» What you will do: Transcribe exactly the lines that fall between the one holding "export PLATFORM = sky130hd" and the one holding "Index checks and", inclusive, from the entries below.

» Collected data entries:

======

<file path="src/rtl/varint_emit_pkg.sv">
// varint_emit_pkg: byte width, default varint length and FSM state type shared by the varint blocks
`ifndef BYTE
`define BYTE 8
`endif
package varint_emit_pkg;
   localparam int VARINT_MAX_BYTES = 10;
   typedef enum logic {IDLE, EMIT} state_t;
endpackage

</file>
<file path="src/rtl/varint_emit_len.sv">
// varint_len: varint length = index of the first byte with a clear continuation bit, plus one
// A varint with every continuation bit set saturates at MAX_BYTES.
module varint_len
   import varint_emit_pkg::*;
#(
   parameter int MAX_BYTES = VARINT_MAX_BYTES,
   localparam int LW = $clog2(MAX_BYTES + 1)
) (
   input  logic [`BYTE*MAX_BYTES-1:0] i_data,
   output logic [LW-1:0]              o_len
);
   always_comb begin
      o_len = LW'(MAX_BYTES);
      for (int k = MAX_BYTES - 1; k >= 0; k--)
         o_len = i_data[`BYTE*k + 7] ? o_len : LW'(k + 1);
   end
endmodule

</file>
<file path="src/rtl/varint_emit.sv">
// varint_emit: captures an encoded varint and streams it out one byte per valid/ready handshake
// Optional macro VARINT_EMIT_CNT_EN adds a 32-bit count of output handshakes (byte_count).
module varint_emit
   import varint_emit_pkg::*;
#(
   parameter int MAX_BYTES = VARINT_MAX_BYTES,
   localparam int LW = $clog2(MAX_BYTES + 1)
) (
   input  logic                       clk,
   input  logic                       rst,
   input  logic                       in_valid,
   output logic                       in_ready,
   input  logic [`BYTE*MAX_BYTES-1:0] in_data,
   output logic                       out_valid,
   input  logic                       out_ready,
   output logic [`BYTE-1:0]           out_byte,
   output logic                       out_last
`ifdef VARINT_EMIT_CNT_EN
   ,
   output logic [31:0]                byte_count
`endif
);
   state_t r_state, w_next;
   logic [MAX_BYTES-1:0][`BYTE-1:0] r_hold;
   logic [LW-1:0] r_idx, r_len, w_len;
   logic w_in_hs, w_out_hs;

   varint_len #(.MAX_BYTES(MAX_BYTES)) u_len (.i_data(in_data), .o_len(w_len));

   assign in_ready  = r_state == IDLE;
   assign out_valid = r_state == EMIT;
   assign out_last  = out_valid && r_idx == r_len - LW'(1);
   assign out_byte  = r_hold[r_idx];
   assign w_in_hs   = in_valid && in_ready;
   assign w_out_hs  = out_valid && out_ready;

   always_comb
      w_next = (r_state == IDLE) ? (in_valid ? EMIT : IDLE) : ((out_ready && out_last) ? IDLE : EMIT);

   always_ff @(posedge clk or posedge rst)
      if (rst) r_state <= IDLE;
      else r_state <= w_next;

   // idx returns to 0 on the last byte so it never points past the varint
   always_ff @(posedge clk or posedge rst)
      if (rst) begin
         r_hold <= '0;
         r_idx  <= '0;
         r_len  <= '0;
      end else if (w_in_hs) begin
         r_hold <= in_data;
         r_len  <= w_len;
         r_idx  <= '0;
      end else if (w_out_hs)
         r_idx <= out_last ? '0 : r_idx + LW'(1);

`ifdef VARINT_EMIT_CNT_EN
   always_ff @(posedge clk or posedge rst)
      if (rst) byte_count <= '0;
      else if (w_out_hs) byte_count <= byte_count + 32'd1;
`endif
endmodule

</file>
<file path="config.mk">
export PLATFORM = sky130hd
export DESIGN_NAME = varint_emit
export DESIGN_NICKNAME = d
export VERILOG_FILES = /design/src/rtl/varint_emit_pkg.sv /design/src/rtl/varint_emit_len.sv /design/src/rtl/varint_emit.sv
export SDC_FILE = /design/constraint.sdc
export NUM_CORES = 1
export LEC_CHECK = 0
export CORE_ASPECT_RATIO = 0.9
export CORE_MARGIN = 2
export CORE_UTILIZATION = 48
export CTS_BUF_LIST = sky130_fd_sc_hd__clkbuf_4 sky130_fd_sc_hd__clkbuf_8 sky130_fd_sc_hd__clkbuf_16
export CTS_CLUSTER_DIAMETER = 120
export DETAILED_ROUTE_END_ITERATION = 7
export GPL_TIMING_DRIVEN = 0
export PLACE_DENSITY_LB_ADDON = 0.1
export SYNTH_ARGS = -nofsm -noshare
export SYNTH_HDL_FRONTEND = slang
export SYNTH_SLANG_ARGS = --single-unit
export TNS_END_PERCENT = 100
</file>
<file path="constraint.sdc">
create_clock -name clk -period 7.55 [get_ports clk]
set_input_delay 1.51 -clock clk [delete_from_list [all_inputs] [get_ports clk]]
set_output_delay 1.51 -clock clk [all_outputs]
set_load 0.1 [all_outputs]
</file>
Word level (Yosys, flattened, before mapping)
Index checks and enable logic that the tools add are counted.
{ "op_classes": {"n_addsub": 2, "n_lt_le_gt_ge": 1, "eq_ne": 1, "mux": 17, "n_bitwise": 1, "reduce_logical": 5} }
{ "ops": {"columns": ["cell", "n"], "rows": [
  ["4-bit two-way mux", 11],
  ["8-bit binary-select mux with 4-bit select", 1],
  ["8-bit two-way mux", 1],
  ["4-bit by 5-bit < comparator with 1-bit output, second input constant", 1],
  ["4-bit by 1-bit adder with 4-bit output, second input constant", 1],
  ["4-bit equality test", 1],
  ["1-bit logical AND", 4],
  ["4-bit by 1-bit subtractor with 4-bit output, second input constant", 1],
  ["1-bit two-way mux", 3],
  ["2-bit two-way mux", 1],
  ["2-bit nonzero test", 1],
  ["1-bit NOT", 1]
]} }
{ "totals": {"register_bits": 89, "out_inout_bits": 11, "elab_cells": 40} }

Logic depth before layout (Yosys ltp)
Gate-level depths: netlist (run 1).
{ "logic_depth": {"word_depth": 9, "ltp_mapped": 7, "ltp_nobuf": 6} }

Hierarchy
From an unflattened synthesis (run 1), not the netlist that was laid out.
{ "unflattened": {"hier_cells": 309, "area_unflattened_um2": 4264.1} }
{ "modules_own_cells": {"columns": ["mod", "n_inst", "cells_per_inst", "area_per_inst_um2"], "rows": [
  ["varint_emit", 1, 294, 4181.5],
  ["varint_len", 1, 15, 82.6]
]} }

Worst setup path after synthesis (run 1)
Ideal clock, no wire load.
{ "synth_path": {"kind": "register -> output", "from": "register r_idx[0]", "to": "output port out_byte[5]", "arrival_ns": 2.388, "required_time_ns": 6.040, "path_slack_ns": 3.652, "path_stages_with_launch": 8, "cell_sequence": "dfrtp_1 > buf_6 > buf_12 > buf_6 > mux2i_1 > nor2_1 > a21oi_1 > o21ai_1"} }
{ "synth_via": {"elab_chain_len": 2} }
{ "synth_lines": {"columns": ["element", "line", "text"], "rows": [
  ["from (decl)", "varint_emit.sv:25", "logic [LW-1:0] r_idx, r_len, w_len;"],
  ["from (signal assigned)", "varint_emit.sv:55", "r_idx <= out_last ? '0 : r_idx + LW'(1);"],
  ["8-bit binary-select mux with 4-bit select", "varint_emit.sv:33", "assign out_byte = r_hold[r_idx];"],
  ["8-bit two-way mux (implied by the code)", "varint_emit.sv:33", null],
  ["to (decl)", "varint_emit.sv:16", "output logic [`BYTE-1:0] out_byte,"]
]} }
Every way passes these cells. The select of a mux whose other input is x is not followed.

Worst setup path in the final report (run 1)
{ "layout_path": {"from": "register r_idx[1]", "to": "output port out_byte[7]"} }
Same word-level chain as after synthesis.

==> results of run 1 <==
[layout by cell type (no fill, tap or decap), types with 7 or more instances in the layout]
master | synthesis | final
sky130_fd_sc_hd__nand2_1 | 248 | 248
sky130_fd_sc_hd__clkdlybuf4s50_1 | 0 | 94
sky130_fd_sc_hd__dfrtp_1 | 89 | 89
sky130_fd_sc_hd__buf_2 | 19 | 19
sky130_fd_sc_hd__nand3_1 | 13 | 13
sky130_fd_sc_hd__a21oi_1 | 10 | 10
sky130_fd_sc_hd__clkbuf_8 | 0 | 10
sky130_fd_sc_hd__o21ai_1 | 9 | 9
sky130_fd_sc_hd__mux4_2 | 9 | 9
sky130_fd_sc_hd__nor2_1 | 9 | 9
sky130_fd_sc_hd__mux2i_1 | 8 | 8
sky130_fd_sc_hd__mux4_1 | 7 | 7
[metrics by stage]
stage / area [sq um] / util (%) / setup WS (ns)
2_1_floorplan: 4240 / - / 3.65
3_3_place_gp: 5330 / 62.2 / 2.38
3_5_place_dp: 5360 / 62.6 / 3.41
4_1_cts: 5590 / 65.2 / 3.03
5_1_grt: 5590 / 65.2 / 2.93
6_report: 5590 / 65.2 / 3.00
[worst min-delay path: stages (launching register included)]
cell	delay (ns)
sky130_fd_sc_hd__dfrtp_1	0.35
sky130_fd_sc_hd__nand2_1	0.05
sky130_fd_sc_hd__nand2_1	0.06
[final timing paths]
path | start | end | slack, ns
setup reg to reg | r_len[0] | r_idx[2] | 5.90
setup / recovery | r_idx[1] | out_byte[7] | 3.00
hold / removal | r_hold[9] | r_hold[9] | 0.48
hold reg to reg | r_hold[9] | r_hold[9] | 0.48
max in group asynchronous | rst | r_hold[4] | 5.43
min in group asynchronous | rst | r_len[3] | 1.50
[final cells by class]
type | instances | area share (%)
Timing Repair Buffer | 95 | 17.3
Inverter | 6 | 0.448
Multi-Input combinational cell | 344 | 32.7
Clock inverter | 6 | 1.61
Buffer | 28 | 2.89
Tap cell | 119 | 2.66
Sequential cell | 89 | 39.9
Clock buffer | 10 | 2.46
[metal layers]
layer | track usage, % | vias to the layer above
met4 | 8.66 | 0
met3 | 4.56 | 19
met2 | 37.0 | 141
li1 | - | 1716
met5 | 0 | -
met1 | 35.0 | 1768
[power by group]
group	total (mW)	internal (mW)	switching [mW]
logic	1.41	0.490	0.915
registers	0.844	0.712	0.133
clock network	0.373	0.197	0.176
[logic make-up (layout without fill, tap and decap cells)]
family | Yosys count | after routing | synth area share [%]
adders and majority gates | 2 | 2 | 0.590
and+or+nand+nor | 279 | 279 | 25.8
DFF | 89 | 89 | 52.5
AOI/OAI and AO/OA | 31 | 31 | 4.04
xor gates and xnor gates | 8 | 8 | 1.65
buffers and inverters | 34 | 145 | 4.34
muxes | 24 | 24 | 11.0
[state kept, by name, indices dropped and copies added, names as in the netlist]
| name | cells |
|---|---|
| r_idx | 4 |
| r_hold | 80 |
| out_valid | 1 |
| r_len | 4 |
==> impl_metrics.yaml, run 1 <==
drt:
  post_drt_wl_per_cell_um: 15.6
  final_antenna_net_count: 0
  routedLengthMet1_mm: 4.88
  dr_total_vias: 3644
  via_per_inst: 5.23
  drc: 0
  wl_met2_mm: 5.08
  topRoutingLayerUsed: "met4"
  first_iter_violations: 166
  detail_route.first_pass.iterations: 5
  wl_met3_um: 739
  wirelength_mm: 10.9
pwr:
  power_per_cell_area_nw_per_um2: 469
  peak_ir_drop_on_the_vdd_network_mv: 0.398
  p_leak_nw: 2.72
  post-layout-total-power_mw: 2.62
floorplanning:
  core-area_sq_um: 8570
  floorplan_die_area_sq_um: 9600
  row_count: 32
  initial_util_pct: 49.5
  io_pins: 95
  die_y_um: 93.2
  floorplan.die.width_um: 103
logic_synthesis:
  fraction_of_synthesis_flops_using_an_asynchronous_set_or_reset_pin_pct: 100
  ys.flop_type: "sky130_fd_sc_hd__dfrtp_1"
  yosys_register_bits: 89
  synth_top_area_cell: "sky130_fd_sc_hd__dfrtp_1"
  netlist_instances: 467
  post_synth_num_cell_types: 32
  synth_edf_count: 0
  most_instantiated_library_cell_after_synthesis: "sky130_fd_sc_hd__nand2_1"
  synth_top_area_share_pct: 52.5
  synth_area_leaders: "sky130_fd_sc_hd__dfrtp_1, sky130_fd_sc_hd__nand2_1, sky130_fd_sc_hd__mux4_2"
  synth_nets: 553
  post_synth.cell_area_avg_sq_um: 9.08
  post_synthesis_instance_area_sq_um: 4240
  synth-warning-count: 0
  synth_common_cells: "sky130_fd_sc_hd__nand2_1, sky130_fd_sc_hd__dfrtp_1, sky130_fd_sc_hd__buf_2"
  yosysSeqAreaShare_pct: 52.5
sta:
  setup_violations: 0
  actual_slew_at_the_worst_max_slew_pin_ns: 0.985
  finClkSkew_ns: 0.00815
  fin_setup_tns_ns: 0
  drv_slew: 0
  rsz0062_at_grt: "false"
  fmaxAchievable_mhz: 220
  final-hold-violation-count: 0
  period_needed_ns: 4.55
  finalCritPeriodShare_pct: 60.3
  hold-worst-slack_ns: 0.475
  slew_headroom_pct: 34.1
setup_path:
  path_buf_inv: 3
  startpoint_type: "register"
  cp_slowest_stage_delay_ns: 1.18
  arrival_time_of_the_worst_setup_path_ns: 3.04
  cp_max_fo: 10
  crit_type: "register to output pin"
  reg2reg_depth: 6
  cpLargestDelayFamily: "buffers and inverters"
  timing.critical_path.mode_cell: "sky130_fd_sc_hd__buf_2"
  cp.required_ns: 6.04
  cp-end-kind: "output pin"
  cp_num_cells: 6
  crit_chain: "buf_2, buf_2, mux4_2, nand3_1, o21ai_1, clkdlybuf4s50_1"
  slowest_stage: "sky130_fd_sc_hd__clkdlybuf4s50_1"
grt:
  pin_count_of_the_biggest_net_entering_global_routing: 60
  grt_pass1_wl_mm: 17.8
  globalRoute.totalOverflow: 0
  antenna_violations_before_repair: 0
  grt_pass1_vias: 3589
  grt_util_all_layers_pct: 24.3
run_status:
  run_status: "finished clean"
clock_tree:
  clk_transition_reported_paths_ns: 0.09
  cts-htree-levels: 3
  cts_inserted_buffers: 9
  post-cts-setup-buffers: 0
  clk-insertion-delay-late_ns: 0.35
  clock_tree.buffer_depth: 2
  postCtsResizedCells: 0
  cts-hold-fix-buffers: 0
  root_buffer: "sky130_fd_sc_hd__clkbuf_8"
  cts_tree: "done"
  numClockSinks: 89
placement:
  numPlacedInstances: 681
  hpwl_mm: 7.83
  gp_congestion: 0.827
  placement.io_buffers: 94
cells_and_area:
  antennaDiodeCount: 0
  final_net_count: 659
  area_growth_pct: 31.8
  num-fill-cells: 757
  storage_element_area_sq_um: 2230
  layout.cells.non_filler: 697
  multi_input_area_sq_um: 1830
  share_of_cells_above_drive_strength_1_pct: 8.82
flow_run:
  max-cap-violations: 0
hold_path:
  min-delay-path-class: "register to register"
  timing.hold.worst_path_depth: 2
Power figures use the tool's default switching activity.
==> inputs of run 2 (changes only) <==
==> constraint.sdc (replaced) <==
create_clock -name clk -period 4.58 [get_ports clk]
set_input_delay 0.916 -clock clk [delete_from_list [all_inputs] [get_ports clk]]
set_output_delay 0.916 -clock clk [all_outputs]
set_load 0.1 [all_outputs]
==> results of run 2 <==
Same layout as run 1 (identical final DEF). Status: finished clean.
Among the figures that moved: setup slack after placement 3.41 ns -> 1.04 ns; setup slack after layout 3.00 ns -> 0.621 ns; register-to-register setup slack 5.90 ns -> 2.93 ns; total power 2.62 mW -> 4.32 mW; worst IR drop on VDD 0.398 mV -> 0.656 mV
==> inputs of run 3 (changes only) <==
--- a/config.mk
+++ b/config.mk
@@ -5,14 +5,14 @@
 export SDC_FILE = /design/constraint.sdc
 export NUM_CORES = 1
 export LEC_CHECK = 0
-export CORE_ASPECT_RATIO = 0.9
+export CORE_ASPECT_RATIO = 2
 export CORE_MARGIN = 2
 export CORE_UTILIZATION = 48
 export CTS_BUF_LIST = sky130_fd_sc_hd__clkbuf_4 sky130_fd_sc_hd__clkbuf_8 sky130_fd_sc_hd__clkbuf_16
 export CTS_CLUSTER_DIAMETER = 120
 export DETAILED_ROUTE_END_ITERATION = 7
 export GPL_TIMING_DRIVEN = 0
-export PLACE_DENSITY_LB_ADDON = 0.1
+export PLACE_DENSITY = 0.77
 export SYNTH_ARGS = -nofsm -noshare
 export SYNTH_HDL_FRONTEND = slang
 export SYNTH_SLANG_ARGS = --single-unit
==> run 3 against run 2 <==
First-iteration DRC count up 65%. Sequential power about the same. Power up 7.0%. Cell area up 2.2%. Maximum frequency up 2.4%.
==> impl_metrics.yaml, run 3 (synthesis results as in run 1) <==
floorplanning:
  row_count: 48
  initial_util_pct: 49.4
  floorplan.die.width_um: 70.5
  io_pins: 95
  core-area_sq_um: 8590
  floorplan_die_area_sq_um: 9650
  die_y_um: 137
pwr:
  post-layout-total-power_mw: 4.63
  p_leak_nw: 2.79
  peak_ir_drop_on_the_vdd_network_mv: 0.491
  power_per_cell_area_nw_per_um2: 810
  clock_power_share_pct: 19.8
  net-switching-power_mw: 2.04
  combinationalPowerShare_pct: 49.9
  seqPwrFrac_pct: 30.3
  intPower_mw: 2.59
  power.switching_fraction_pct: 44.0
clock_tree:
  cts_tree: "done"
  numClockSinks: 89
  clock_tree.buffer_depth: 2
  cts_inserted_buffers: 9
  postCtsResizedCells: 0
  root_buffer: "sky130_fd_sc_hd__clkbuf_16"
  cts-hold-fix-buffers: 0
  clk_transition_reported_paths_ns: 0.06
  clk-insertion-delay-late_ns: 0.34
  post-cts-setup-buffers: 0
  cts-htree-levels: 3
placement:
  hpwl_mm: 8.47
  dpl_cell_area_sq_um: 5340
  numPlacedInstances: 662
  gp_congestion: 0.827
  placement.io_buffers: 94
hold_path:
  worst_hold_startpoint: "r_hold[15]"
  min-delay-path-class: "register to register"
  timing.hold.worst_path_depth: 2
sta:
  fmaxAchievable_mhz: 259
  final-hold-violation-count: 0
  finalCritPeriodShare_pct: 84.4
  actual_slew_at_the_worst_max_slew_pin_ns: 0.970
  drv_slew: 0
  fin_setup_tns_ns: 0
  finClkSkew_ns: 0.00350
  slew_headroom_pct: 35.1
  rsz0062_at_grt: "false"
  period_needed_ns: 3.87
  setup_violations: 0
flow_run:
  max-cap-violations: 0
setup_path:
  crit_type: "register to output pin"
  startpoint_type: "register"
  timing.critical_path.mode_cell: "sky130_fd_sc_hd__buf_2"
  arrival_time_of_the_worst_setup_path_ns: 2.95
  critical_path.startpoint: "r_idx[1]"
  cp_slowest_stage_delay_ns: 1.16
  cp.required_ns: 3.66
  cpLargestDelayFamily: "buffers and inverters"
  r2r_start: "r_len[0]"
  cp_num_cells: 6
  path_buf_inv: 3
  cp-end-kind: "output pin"
  slowest_stage: "sky130_fd_sc_hd__clkdlybuf4s50_1"
  reg2reg_depth: 6
  cp_max_fo: 10
  crit_chain: "buf_2, buf_2, mux4_2, nand3_1, o21ai_1, clkdlybuf4s50_1"
drt:
  post_drt_wl_per_cell_um: 16.6
  drc: 0
  detail_route.first_pass.iterations: 4
  via_per_inst: 5.35
  wirelength_mm: 11.2
  final_antenna_net_count: 0
  dr_total_vias: 3628
  first_iter_violations: 274
cells_and_area:
  antennaDiodeCount: 0
  area_growth_pct: 34.7
  layout_commonest_cell: "sky130_fd_sc_hd__nand2_1"
  register_with_the_most_flip_flops: "r_hold"
  share_of_cells_above_drive_strength_1_pct: 8.82
  leading_cell_types_in_the_layout_fill_and_taps_excluded: "sky130_fd_sc_hd__nand2_1, sky130_fd_sc_hd__clkdlybuf4s50_1, sky130_fd_sc_hd__dfrtp_1"
  final_net_count: 659
  layout.cells.non_filler: 678
  largestRegisters: "r_hold x80, r_idx x4, r_len x4"
  largest_register_ffs: 80
  layout.core_utilization_pct: 66.5
  design_area_sq_um: 5710
grt:
  busiest_layer: "met2"
  grt_pass1_vias: 3828
  antenna_violations_before_repair: 0
  groute.layer.met1.usage_pct: 26.5
  met2_usage_pct: 45.4
  met3_track_utilization_from_global_routing_pct: 4.93
  grt_util_all_layers_pct: 24.9
  grt_pass1_wl_mm: 18.2
  pin_count_of_the_biggest_net_entering_global_routing: 48
  globalRoute.totalOverflow: 0
run_status:
  run_status: "finished clean"
-- run 3: area by class of cell --
cell class / instances / area, sq um
fill: 714 / 2880
inverter: 6 / 25.0
sequential: 89 / 2230
clock inverter: 6 / 138
tap: 100 / 125
buffer: 28 / 161
timing repair buffer: 95 / 968
multi-input combinational: 344 / 1830
clock buffer: 10 / 239
-- run 3: metal layers --
layer / routed length, um / vias up / share of wire, %
met4: 435 / 0 / 3.9
met5: 0 / - / 0
met3: 431 / 29 / 3.8
li1: - / 1715 / -
met2: 6390 / 108 / 57
met1: 3970 / 1776 / 35
-- run 3: worst paths after layout --
kind / to / slack (ns)
worst max-delay path: out_byte[7] / 0.71
worst min-delay path: r_hold[15] / 0.47
worst max register to register: out_valid / 2.94
worst min register to register: r_hold[15] / 0.47
max in group asynchronous: r_hold[9] / 2.99
min in group asynchronous: r_hold[56] / 0.98
-- run 3: worst min-delay path: cells and delay by family (launching register included) --
kind	cells	cell delay, ns
flip-flops	1	0.33
AND/OR/NAND/NOR	2	0.11
-- run 3: power groups by stage --
stage          Sequential [mW]  Combinational [mW]  Clock, mW
2_1_floorplan             1.35                1.73          0
3_3_place_gp              1.38                2.25          0
3_5_place_dp              1.41                2.30          0
4_1_cts                   1.40                2.33      0.917
5_1_grt                   1.44                2.48      0.958
6_report                  1.40                2.31      0.915
-- run 3: stage by stage --
step | hold WS, ns | setup slack [ns]
2_1_floorplan | 0.437 | 1.28
3_3_place_gp | 0.450 | 0.160
3_5_place_dp | 0.462 | 1.10
4_1_cts | 0.478 | 0.712
5_1_grt | 0.497 | 0.593
6_report | 0.471 | 0.714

======

» Reply:
export PLATFORM = sky130hd
export DESIGN_NAME = varint_emit
export DESIGN_NICKNAME = d
export VERILOG_FILES = /design/src/rtl/varint_emit_pkg.sv /design/src/rtl/varint_emit_len.sv /design/src/rtl/varint_emit.sv
export SDC_FILE = /design/constraint.sdc
export NUM_CORES = 1
export LEC_CHECK = 0
export CORE_ASPECT_RATIO = 0.9
export CORE_MARGIN = 2
export CORE_UTILIZATION = 48
export CTS_BUF_LIST = sky130_fd_sc_hd__clkbuf_4 sky130_fd_sc_hd__clkbuf_8 sky130_fd_sc_hd__clkbuf_16
export CTS_CLUSTER_DIAMETER = 120
export DETAILED_ROUTE_END_ITERATION = 7
export GPL_TIMING_DRIVEN = 0
export PLACE_DENSITY_LB_ADDON = 0.1
export SYNTH_ARGS = -nofsm -noshare
export SYNTH_HDL_FRONTEND = slang
export SYNTH_SLANG_ARGS = --single-unit
export TNS_END_PERCENT = 100
</file>
<file path="constraint.sdc">
create_clock -name clk -period 7.55 [get_ports clk]
set_input_delay 1.51 -clock clk [delete_from_list [all_inputs] [get_ports clk]]
set_output_delay 1.51 -clock clk [all_outputs]
set_load 0.1 [all_outputs]
</file>
Word level (Yosys, flattened, before mapping)
Index checks and enable logic that the tools add are counted.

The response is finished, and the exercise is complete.